- **Work order**:
Scan the data beneath this task and copy each line that includes "most".

- **Exercise data**:
--- src/rtl/result_emitter.sv ---
// result_emitter
//   Producer side of the result/capture-strobe interface feeding the display
//   block. A valid pulse latches four 2x2 result words; they are then emitted
//   in order 00, 01, 10, 11 on a shared bus, each framed by its own capture
//   strobe (setup cycle, STROBE_CYCLES strobe cycles, hold cycle).
//
//   Optional feature: define RESULT_SATURATE_EN to clamp oversized results
//   to the bus maximum instead of truncating them.
//
// Ports
//   clk            system clock, rising edge
//   rst            asynchronous reset, active-high
//   valid          array done pulse, r00..r11 valid in the same cycle
//   r00..r11       result words (row, col), IN_W bits unsigned
//   out            emitted data bus, OUT_W bits
//   c00..c11       capture strobes, one per result position
//   busy           high while a sequence is in progress
//   finished       one-cycle pulse after the fourth element completes
module result_emitter #(
    parameter int unsigned IN_W          = 16,
    parameter int unsigned OUT_W         = 8,
    parameter int unsigned STROBE_CYCLES = 2
) (
    input  logic             clk,
    input  logic             rst,
    input  logic             valid,
    input  logic [IN_W-1:0]  r00,
    input  logic [IN_W-1:0]  r01,
    input  logic [IN_W-1:0]  r10,
    input  logic [IN_W-1:0]  r11,
    output logic [OUT_W-1:0] out,
    output logic             c00,
    output logic             c01,
    output logic             c10,
    output logic             c11,
    output logic             busy,
    output logic             finished
);

    localparam int unsigned CNT_W = (STROBE_CYCLES > 1) ? $clog2(STROBE_CYCLES) : 1;
    localparam int unsigned WIDE  = (IN_W > OUT_W) ? IN_W : OUT_W;

    typedef enum logic [2:0] {
        IDLE   = 3'd0,
        SETUP  = 3'd1,
        STROBE = 3'd2,
        HOLD   = 3'd3,
        DONE   = 3'd4
    } state_t;

    state_t              state_q, state_d;
    logic [1:0]          idx_q, idx_d;
    logic [CNT_W-1:0]    cnt_q, cnt_d;
    logic [OUT_W-1:0]    out_q, out_d;
    logic [3:0]          strb_q, strb_d;
    logic                busy_q, busy_d;
    logic                fin_q, fin_d;
    logic                load;
    logic [IN_W-1:0]     res_q [4];

    // Map an IN_W result onto the OUT_W bus (clamp or wrap).
    function automatic logic [OUT_W-1:0] conv(input logic [IN_W-1:0] x);
`ifdef RESULT_SATURATE_EN
        logic [WIDE-1:0] sat_max;
        sat_max = WIDE'({OUT_W{1'b1}});
        if (WIDE'(x) > sat_max) begin
            return {OUT_W{1'b1}};
        end
        return OUT_W'(x);
`else
        return OUT_W'(x);
`endif
    endfunction

    // Next-state and next-output logic.
    always_comb begin
        state_d = state_q;
        idx_d   = idx_q;
        cnt_d   = cnt_q;
        out_d   = out_q;
        strb_d  = '0;
        busy_d  = busy_q;
        fin_d   = 1'b0;
        load    = 1'b0;

        case (state_q)
            IDLE: begin
                if (valid) begin
                    load    = 1'b1;
                    idx_d   = 2'd0;
                    out_d   = conv(r00);
                    busy_d  = 1'b1;
                    state_d = SETUP;
                end
            end
            SETUP: begin
                strb_d  = 4'b0001 << idx_q;
                cnt_d   = '0;
                state_d = STROBE;
            end
            STROBE: begin
                if (cnt_q == CNT_W'(STROBE_CYCLES - 1)) begin
                    state_d = HOLD;
                end else begin
                    cnt_d  = cnt_q + CNT_W'(1);
                    strb_d = strb_q;
                end
            end
            HOLD: begin
                if (idx_q == 2'd3) begin
                    fin_d   = 1'b1;
                    state_d = DONE;
                end else begin
                    // Next word goes on the bus now so it is stable through SETUP.
                    idx_d   = idx_q + 2'd1;
                    out_d   = conv(res_q[idx_q + 2'd1]);
                    state_d = SETUP;
                end
            end
            DONE: begin
                busy_d  = 1'b0;
                state_d = IDLE;
            end
            default: begin
                busy_d  = 1'b0;
                state_d = IDLE;
            end
        endcase
    end

    // State, output and result registers.
    always_ff @(posedge clk or posedge rst) begin
        if (rst) begin
            state_q <= IDLE;
            idx_q   <= '0;
            cnt_q   <= '0;
            out_q   <= '0;
            strb_q  <= '0;
            busy_q  <= 1'b0;
            fin_q   <= 1'b0;
            for (int i = 0; i < 4; i++) begin
                res_q[i] <= '0;
            end
        end else begin
            state_q <= state_d;
            idx_q   <= idx_d;
            cnt_q   <= cnt_d;
            out_q   <= out_d;
            strb_q  <= strb_d;
            busy_q  <= busy_d;
            fin_q   <= fin_d;
            if (load) begin
                res_q[0] <= r00;
                res_q[1] <= r01;
                res_q[2] <= r10;
                res_q[3] <= r11;
            end
        end
    end

    assign out      = out_q;
    assign c00      = strb_q[0];
    assign c01      = strb_q[1];
    assign c10      = strb_q[2];
    assign c11      = strb_q[3];
    assign busy     = busy_q;
    assign finished = fin_q;

endmodule
## config.mk

```make
export PLATFORM = sky130hd
export DESIGN_NAME = sevenseg_scanner
export DESIGN_NICKNAME = d
export VERILOG_FILES = /design/src/rtl/sevenseg_scanner.sv
export SDC_FILE = /design/constraint.sdc
export NUM_CORES = 1
export LEC_CHECK = 0
export ABC_AREA = 1
export BUFFER_PORTS_ARGS = -buffer_cell sky130_fd_sc_hd__buf_2
export CAP_MARGIN = 20
export CELL_PAD_IN_SITES_DETAIL_PLACEMENT = 1
export CELL_PAD_IN_SITES_GLOBAL_PLACEMENT = 1
export CORE_MARGIN = 3
export CORE_UTILIZATION = 35
export DETAILED_ROUTE_END_ITERATION = 6
export PLACE_DENSITY_LB_ADDON = 0.1
export SLEW_MARGIN = 25
export SYNTH_ARGS = -nofsm -noshare
export SYNTH_HDL_FRONTEND = slang
export SYNTH_SLANG_ARGS = --single-unit
```

## constraint.sdc

```tcl
create_clock -name clk -period 2.1 [get_ports clk]
set_input_delay 0 -clock clk [delete_from_list [all_inputs] [get_ports clk]]
set_output_delay 0 -clock clk [all_outputs]
set_load 0.05 [all_outputs]
```

## src/rtl/sevenseg_scanner.sv

```systemverilog
// Multiplexed seven-segment scanner: shadowed hex digits, per-digit mask,
// leading-zero blanking and PWM brightness, with fully registered outputs.
module sevenseg_scanner #(
  parameter int N_DIGITS = 8,
  parameter int TICK_DIV = 62500,
  parameter int BRIGHT_W = 4
) (
  input  logic                  clk,
  input  logic                  reset,
  input  logic [4*N_DIGITS-1:0] value,
  input  logic [N_DIGITS-1:0]   dp,
  input  logic [N_DIGITS-1:0]   digit_mask,
  input  logic                  load,
  input  logic [BRIGHT_W-1:0]   brightness,
  input  logic                  lz_blank,
  output logic [6:0]            seg,
  output logic                  dp_n,
  output logic [N_DIGITS-1:0]   an,
  output logic                  frame_done
);

  localparam int CNT_W = $clog2(TICK_DIV);
  localparam int IDX_W = (N_DIGITS > 1) ? $clog2(N_DIGITS) : 1;
  localparam logic [CNT_W-1:0] CNT_LAST = CNT_W'(TICK_DIV - 1);
  localparam logic [IDX_W-1:0] IDX_LAST = IDX_W'(N_DIGITS - 1);

  // Active-low gfedcba pattern for one hex nibble.
  function automatic logic [6:0] decode_hex(input logic [3:0] nib);
    logic [6:0] pat;
    case (nib)
      4'h0:    pat = 7'h40;
      4'h1:    pat = 7'h79;
      4'h2:    pat = 7'h24;
      4'h3:    pat = 7'h30;
      4'h4:    pat = 7'h19;
      4'h5:    pat = 7'h12;
      4'h6:    pat = 7'h02;
      4'h7:    pat = 7'h78;
      4'h8:    pat = 7'h00;
      4'h9:    pat = 7'h10;
      4'hA:    pat = 7'h08;
      4'hB:    pat = 7'h03;
      4'hC:    pat = 7'h46;
      4'hD:    pat = 7'h21;
      4'hE:    pat = 7'h06;
      4'hF:    pat = 7'h0E;
      default: pat = 7'h7F;
    endcase
    return pat;
  endfunction

  logic [CNT_W-1:0]      cnt_r;
  logic [IDX_W-1:0]      idx_r;
  logic [BRIGHT_W-1:0]   pwm_r;
  logic [4*N_DIGITS-1:0] shadow_value_r;
  logic [N_DIGITS-1:0]   shadow_dp_r;
  logic [6:0]            seg_r;
  logic                  dp_n_r;
  logic [N_DIGITS-1:0]   an_r;
  logic                  frame_done_r;

  logic                  tick_s;
  logic                  wrap_s;
  logic [N_DIGITS:0]     zero_chain_s;
  logic [3:0]            nib_s;
  logic                  dp_sel_s;
  logic                  mask_sel_s;
  logic                  lz_sel_s;
  logic                  digit_on_s;
  logic [6:0]            seg_s;
  logic                  dp_n_s;
  logic [N_DIGITS-1:0]   an_s;

  assign tick_s = (cnt_r == CNT_LAST);
  assign wrap_s = tick_s && (idx_r == IDX_LAST);

  // Slot counter, digit index, free-running PWM and shadow registers; load beats tick.
  always_ff @(posedge clk) begin
    if (reset) begin
      cnt_r          <= {CNT_W{1'b0}};
      idx_r          <= {IDX_W{1'b0}};
      pwm_r          <= {BRIGHT_W{1'b0}};
      shadow_value_r <= {(4*N_DIGITS){1'b0}};
      shadow_dp_r    <= {N_DIGITS{1'b0}};
    end else begin
      pwm_r <= pwm_r + BRIGHT_W'(1'b1);
      if (load) begin
        shadow_value_r <= value;
        shadow_dp_r    <= dp;
        cnt_r          <= {CNT_W{1'b0}};
        idx_r          <= {IDX_W{1'b0}};
      end else if (tick_s) begin
        cnt_r <= {CNT_W{1'b0}};
        idx_r <= wrap_s ? {IDX_W{1'b0}} : idx_r + IDX_W'(1'b1);
      end else begin
        cnt_r <= cnt_r + CNT_W'(1'b1);
      end
    end
  end

  // Select the current digit's nibble/dp/mask and its leading-zero status.
  always_comb begin
    logic hit;
    hit          = 1'b0;
    nib_s        = 4'h0;
    dp_sel_s     = 1'b0;
    mask_sel_s   = 1'b0;
    lz_sel_s     = 1'b0;
    zero_chain_s = {(N_DIGITS+1){1'b0}};
    // zero_chain_s[i] is set when nibbles i..N_DIGITS-1 are all zero.
    zero_chain_s[N_DIGITS] = 1'b1;
    for (int i = N_DIGITS - 1; i >= 0; i--) begin
      zero_chain_s[i] = zero_chain_s[i+1] && (shadow_value_r[4*i +: 4] == 4'h0);
    end
    for (int i = 0; i < N_DIGITS; i++) begin
      hit        = (idx_r == IDX_W'(i));
      nib_s      = nib_s | ({4{hit}} & shadow_value_r[4*i +: 4]);
      dp_sel_s   = dp_sel_s   | (hit & shadow_dp_r[i]);
      mask_sel_s = mask_sel_s | (hit & digit_mask[i]);
      lz_sel_s   = lz_sel_s   | (hit & (i != 0) & zero_chain_s[i]);
    end
  end

  // Drive pattern for the selected digit, or blank when it is off.
  always_comb begin
    digit_on_s = (pwm_r <= brightness) && !mask_sel_s && !(lz_blank && lz_sel_s);
    if (digit_on_s) begin
      an_s   = ~(N_DIGITS'(1'b1) << idx_r);
      seg_s  = decode_hex(nib_s);
      dp_n_s = ~dp_sel_s;
    end else begin
      an_s   = {N_DIGITS{1'b1}};
      seg_s  = 7'h7F;
      dp_n_s = 1'b1;
    end
  end

  // Output registers: one clock behind the scan state, blank during reset.
  always_ff @(posedge clk) begin
    if (reset) begin
      an_r         <= {N_DIGITS{1'b1}};
      seg_r        <= 7'h7F;
      dp_n_r       <= 1'b1;
      frame_done_r <= 1'b0;
    end else begin
      an_r         <= an_s;
      seg_r        <= seg_s;
      dp_n_r       <= dp_n_s;
      frame_done_r <= wrap_s && !load;
    end
  end

  assign an         = an_r;
  assign seg        = seg_r;
  assign dp_n       = dp_n_r;
  assign frame_done = frame_done_r;

endmodule

```

==> flow_summary.yaml, run 1 <==
run_status:
  status: "completed"
layout:
  drive_gt1_frac: 0.265
  diodes: 0
  fin_cells: 797
  nets: 729
  synthToLayoutAreaGrowth_pct: 41.9
setup_path:
  r2r_slack_ps: 70
  arrival_ps: 2270
  end_kind: "flip-flop"
  worstSetupPathType: "reg -> reg"
  crit_required_ps: 2340
  crit_path_start_kind: "flip-flop"
  worstPathMaxFanout: 4
synthesis:
  synthAdderAreaFrac: 0.0569
  synth-seq-cells: 80
  ys_warn_count: 0
  synth_cells: 514
  synth_edf_count: 0
  synth_ff_type: "dfxtp_1"
  synth_top_family_by_area: "simple AND/OR/NAND/NOR gates"
  synth-simple-area-share: 0.286
  synth_compound_area_frac: 0.141
  syn_nets: 587
  synthXorXnorAreaFrac: 0.00703
  avgSynthCellArea_um2: 7.27
  syn_area_um2: 3740
  synth_cell_types: 37
  seq_area_frac_synth: 0.428
  muxShareOfSynthArea: 0
  ys_async_sr_fraction: 0
floorplanning:
  core_um2: 10400
  die_w_um: 109
  die_area_um2: 12000
  num_io_pins: 73
  rows: 37
  die_h_um: 109
  start_util: 0.361
routing:
  dr.pass1.iters: 4
  avgViaCountPerCell: 4.87
  totalWireLength_um: 12200
  drtIter0Drc: 73
  num_vias: 3882
  drtAntennaViolNets: 0
  wl_per_cell_um: 15.3
  drc: 0
placement:
  port_buffers: 72
  place_ws_ps: -144
  hpwl_um: 8670
  gp_congestion: 0.860
  dp.cells: 733
sta:
  rsz0062_at_grt: "yes"
  skew_ps: 8.56
  fmax_mhz: 493
  setup_viol: 0
  hold_violations: 0
  slew_headroom: 0.668
  min_period_ps: 2030
  report.final.slew_viol_count: 0
  setup_slack_ps: 71.2
  worstMarginPinSlew_ps: 494
  period_share: 0.966
clock_network:
  cts_tree: "done"
  clockBufferDepth: 2
  clock_latency_ps: 360
  clk_pin_slew_ps: 80
  cts_sinks: 80
  cts.root.buffer_cell: "clkbuf_8"
  htreeDepth: 3
  numCtsBuffers: 9
grt:
  gr-total-overflow: 0
  antenna_found_initial: 0
  grt_max_degree: 42
  grt_use_total: 0.207
  grt_pass1_wl_um: 19100
  grt_pass1_vias: 3980
worst_hold_path:
  hold_class: "in -> reg"
power:
  power_density_nw_per_um2: 618
  p_leak_uw: 0.00224
  pwr-share-seq: 0.499
  p_clk_frac: 0.358
  swShare: 0.266
  p_int_uw: 2410
  ir_drop_mv: 0.288
  p_comb_frac: 0.143
  p_switching_uw: 874
job:
  cap_violations: 0
## per-stage QoR
stage	hold WS [ps]	TNS (ps)	instance area [um2]	total power [uW]	utilization
finish	167	0	5310	3280	0.512
detailed placement	229	-325	4410	2050	0.425
CTS	148	-0.673	5070	3280	0.489
global placement	222	-64.9	4410	2040	0.425
floorplan	66.7	0	3740	1890	-
global route	186	-270	5310	3430	0.512
## registers in the layout, summed over array words and instances (netlist names)
name and flops:
pwm_r 4, an 8, idx_r 3, shadow_value_r 32, dp_n 1, shadow_dp_r 8, frame_done 1, seg 7
cnt_r 16
## metal layers
layer / part of all wire / track usage / up-vias
li1: - / - / 1977
met4: 0.016 / 0.0721 / 0
met5: 0 / 0 / -
met2: 0.50 / 0.370 / 62
met3: 0.032 / 0.0252 / 13
met1: 0.45 / 0.257 / 1830
## layout make-up
type / count / area [um2]
well taps: 136 / 170
fillers: 1304 / 5060
clock buffers: 13 / 159
repair buffers: 147 / 1050
inverters: 60 / 241
flip-flops and latches: 80 / 1610
multi-input cells: 358 / 2030
clock inverters: 3 / 40.0
## path summary, 6_finish.rpt
check,from,endpoint,depth (start not counted)
max,idx_r[1]$_SDFFE_PP0P_,seg[2]$_SDFF_PP1_,15
min reg2reg,cnt_r[0]$_SDFF_PP0_,cnt_r[0]$_SDFF_PP0_,1
min,load,shadow_value_r[16]$_SDFFE_PP0P_,3
max reg2reg,idx_r[1]$_SDFFE_PP0P_,seg[2]$_SDFF_PP1_,15
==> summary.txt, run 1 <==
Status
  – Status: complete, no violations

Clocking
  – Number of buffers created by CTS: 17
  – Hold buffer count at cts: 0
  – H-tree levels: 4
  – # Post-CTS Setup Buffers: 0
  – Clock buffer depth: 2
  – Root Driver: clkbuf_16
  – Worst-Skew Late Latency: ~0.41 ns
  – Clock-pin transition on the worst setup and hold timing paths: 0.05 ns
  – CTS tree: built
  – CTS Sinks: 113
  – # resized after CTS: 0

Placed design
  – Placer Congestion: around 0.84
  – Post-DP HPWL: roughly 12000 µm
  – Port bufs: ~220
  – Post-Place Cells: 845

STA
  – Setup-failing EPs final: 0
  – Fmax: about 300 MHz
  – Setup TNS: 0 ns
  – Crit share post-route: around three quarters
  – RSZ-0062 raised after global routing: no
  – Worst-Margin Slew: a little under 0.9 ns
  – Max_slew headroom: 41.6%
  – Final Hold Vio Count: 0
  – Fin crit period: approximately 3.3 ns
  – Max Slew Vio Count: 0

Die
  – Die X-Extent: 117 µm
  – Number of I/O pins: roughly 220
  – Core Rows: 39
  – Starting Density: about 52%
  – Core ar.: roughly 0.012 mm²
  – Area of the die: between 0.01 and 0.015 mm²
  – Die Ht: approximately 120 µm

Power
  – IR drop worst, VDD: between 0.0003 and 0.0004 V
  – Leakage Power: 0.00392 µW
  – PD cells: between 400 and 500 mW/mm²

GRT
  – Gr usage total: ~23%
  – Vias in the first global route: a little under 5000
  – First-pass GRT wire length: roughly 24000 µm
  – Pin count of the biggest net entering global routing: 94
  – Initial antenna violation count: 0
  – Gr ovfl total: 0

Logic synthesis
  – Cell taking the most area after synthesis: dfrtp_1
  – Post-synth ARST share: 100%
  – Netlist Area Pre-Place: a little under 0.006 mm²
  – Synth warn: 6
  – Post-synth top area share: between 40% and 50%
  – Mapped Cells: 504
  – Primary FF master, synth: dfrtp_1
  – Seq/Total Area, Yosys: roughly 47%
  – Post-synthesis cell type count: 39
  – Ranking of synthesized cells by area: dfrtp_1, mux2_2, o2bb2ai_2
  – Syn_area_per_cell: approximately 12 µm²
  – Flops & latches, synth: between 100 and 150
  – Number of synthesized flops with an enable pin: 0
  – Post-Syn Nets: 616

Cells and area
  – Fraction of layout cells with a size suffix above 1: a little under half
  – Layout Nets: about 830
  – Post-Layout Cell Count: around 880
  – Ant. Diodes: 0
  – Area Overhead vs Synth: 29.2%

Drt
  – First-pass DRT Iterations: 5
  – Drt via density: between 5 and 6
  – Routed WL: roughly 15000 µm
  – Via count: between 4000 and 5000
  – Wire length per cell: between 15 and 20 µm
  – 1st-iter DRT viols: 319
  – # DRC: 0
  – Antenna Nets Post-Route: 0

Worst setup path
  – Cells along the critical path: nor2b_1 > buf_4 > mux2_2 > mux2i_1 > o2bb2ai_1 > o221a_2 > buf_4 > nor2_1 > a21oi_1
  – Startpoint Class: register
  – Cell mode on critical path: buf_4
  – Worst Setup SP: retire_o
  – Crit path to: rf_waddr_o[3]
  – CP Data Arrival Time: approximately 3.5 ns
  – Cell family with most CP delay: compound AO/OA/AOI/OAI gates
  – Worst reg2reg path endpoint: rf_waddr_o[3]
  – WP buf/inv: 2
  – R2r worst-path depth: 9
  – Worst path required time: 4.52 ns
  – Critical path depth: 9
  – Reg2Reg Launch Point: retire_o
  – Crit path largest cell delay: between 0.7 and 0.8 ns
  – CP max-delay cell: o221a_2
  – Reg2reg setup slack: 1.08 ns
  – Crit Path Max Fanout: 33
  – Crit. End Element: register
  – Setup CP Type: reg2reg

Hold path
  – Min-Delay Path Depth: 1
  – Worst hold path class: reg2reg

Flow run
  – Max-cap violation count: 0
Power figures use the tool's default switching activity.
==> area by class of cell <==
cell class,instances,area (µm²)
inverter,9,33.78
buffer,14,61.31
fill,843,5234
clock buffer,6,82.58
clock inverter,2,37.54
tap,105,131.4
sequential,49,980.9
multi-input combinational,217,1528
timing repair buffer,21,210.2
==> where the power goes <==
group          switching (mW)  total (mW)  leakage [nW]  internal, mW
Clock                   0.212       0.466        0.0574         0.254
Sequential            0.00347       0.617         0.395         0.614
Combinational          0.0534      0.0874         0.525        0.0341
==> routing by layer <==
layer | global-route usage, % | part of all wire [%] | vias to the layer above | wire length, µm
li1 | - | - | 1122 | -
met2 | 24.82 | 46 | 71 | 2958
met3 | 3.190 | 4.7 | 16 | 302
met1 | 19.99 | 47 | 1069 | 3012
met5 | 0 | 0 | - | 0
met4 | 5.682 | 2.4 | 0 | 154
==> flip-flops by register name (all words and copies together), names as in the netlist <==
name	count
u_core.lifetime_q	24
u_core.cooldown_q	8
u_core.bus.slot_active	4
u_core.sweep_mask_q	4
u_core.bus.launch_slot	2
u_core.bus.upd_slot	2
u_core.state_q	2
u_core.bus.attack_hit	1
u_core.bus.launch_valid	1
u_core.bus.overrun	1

- **Solution to this problem**:
  – Cell taking the most area after synthesis: dfrtp_1
  – Cell family with most CP delay: compound AO/OA/AOI/OAI gates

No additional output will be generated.